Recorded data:
[Start of Attachment]

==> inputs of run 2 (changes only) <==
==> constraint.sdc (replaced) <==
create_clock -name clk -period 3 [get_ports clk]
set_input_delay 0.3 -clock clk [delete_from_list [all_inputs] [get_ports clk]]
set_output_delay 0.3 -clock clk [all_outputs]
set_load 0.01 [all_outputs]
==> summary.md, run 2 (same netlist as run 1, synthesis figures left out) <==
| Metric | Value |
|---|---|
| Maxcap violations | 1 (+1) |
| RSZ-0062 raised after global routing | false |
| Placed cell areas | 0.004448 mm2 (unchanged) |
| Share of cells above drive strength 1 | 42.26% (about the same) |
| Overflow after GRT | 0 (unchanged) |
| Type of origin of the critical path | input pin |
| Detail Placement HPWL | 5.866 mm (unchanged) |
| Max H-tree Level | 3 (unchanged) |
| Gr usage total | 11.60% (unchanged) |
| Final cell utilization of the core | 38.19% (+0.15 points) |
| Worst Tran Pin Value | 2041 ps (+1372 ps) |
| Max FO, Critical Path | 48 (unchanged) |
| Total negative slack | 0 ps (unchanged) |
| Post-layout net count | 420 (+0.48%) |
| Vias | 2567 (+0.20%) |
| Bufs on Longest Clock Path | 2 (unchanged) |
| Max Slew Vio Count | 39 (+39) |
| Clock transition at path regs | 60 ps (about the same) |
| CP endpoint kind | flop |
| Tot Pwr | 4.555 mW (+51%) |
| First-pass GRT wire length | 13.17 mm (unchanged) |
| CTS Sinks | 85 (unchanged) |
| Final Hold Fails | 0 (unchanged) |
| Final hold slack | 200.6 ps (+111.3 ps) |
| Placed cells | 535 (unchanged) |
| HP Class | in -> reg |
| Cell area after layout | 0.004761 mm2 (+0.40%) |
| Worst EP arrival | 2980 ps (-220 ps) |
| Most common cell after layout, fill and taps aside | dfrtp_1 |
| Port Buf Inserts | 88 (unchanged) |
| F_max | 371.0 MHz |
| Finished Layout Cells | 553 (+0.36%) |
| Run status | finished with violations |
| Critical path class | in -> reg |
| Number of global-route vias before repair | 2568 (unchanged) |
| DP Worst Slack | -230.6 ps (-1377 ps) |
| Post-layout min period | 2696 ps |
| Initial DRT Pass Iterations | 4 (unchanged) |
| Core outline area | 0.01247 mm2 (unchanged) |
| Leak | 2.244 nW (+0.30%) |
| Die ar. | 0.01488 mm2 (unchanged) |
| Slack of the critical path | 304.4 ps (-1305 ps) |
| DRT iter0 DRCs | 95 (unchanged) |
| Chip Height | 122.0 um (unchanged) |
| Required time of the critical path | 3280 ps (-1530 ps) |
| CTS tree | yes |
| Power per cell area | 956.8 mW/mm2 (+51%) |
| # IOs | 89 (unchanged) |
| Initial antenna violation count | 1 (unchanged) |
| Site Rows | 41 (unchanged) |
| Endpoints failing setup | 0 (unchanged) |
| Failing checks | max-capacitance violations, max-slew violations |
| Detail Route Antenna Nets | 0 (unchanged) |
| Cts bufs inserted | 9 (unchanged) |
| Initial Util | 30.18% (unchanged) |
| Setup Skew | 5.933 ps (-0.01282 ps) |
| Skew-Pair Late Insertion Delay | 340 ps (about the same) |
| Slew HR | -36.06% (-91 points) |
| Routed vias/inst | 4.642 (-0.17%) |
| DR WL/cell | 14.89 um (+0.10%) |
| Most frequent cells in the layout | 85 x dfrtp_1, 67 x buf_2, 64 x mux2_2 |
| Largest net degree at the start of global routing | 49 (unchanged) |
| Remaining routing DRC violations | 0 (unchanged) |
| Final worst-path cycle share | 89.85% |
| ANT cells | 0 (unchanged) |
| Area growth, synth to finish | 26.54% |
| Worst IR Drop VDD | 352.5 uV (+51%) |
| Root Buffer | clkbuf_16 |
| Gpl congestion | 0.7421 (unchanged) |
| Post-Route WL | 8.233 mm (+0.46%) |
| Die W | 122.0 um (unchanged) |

[End of Attachment]

Your task: Every line with "same" in it should be copied from the entries above.

Exercise solution:
==> summary.md, run 2 (same netlist as run 1, synthesis figures left out) <==
| Share of cells above drive strength 1 | 42.26% (about the same) |
| Clock transition at path regs | 60 ps (about the same) |
| Skew-Pair Late Insertion Delay | 340 ps (about the same) |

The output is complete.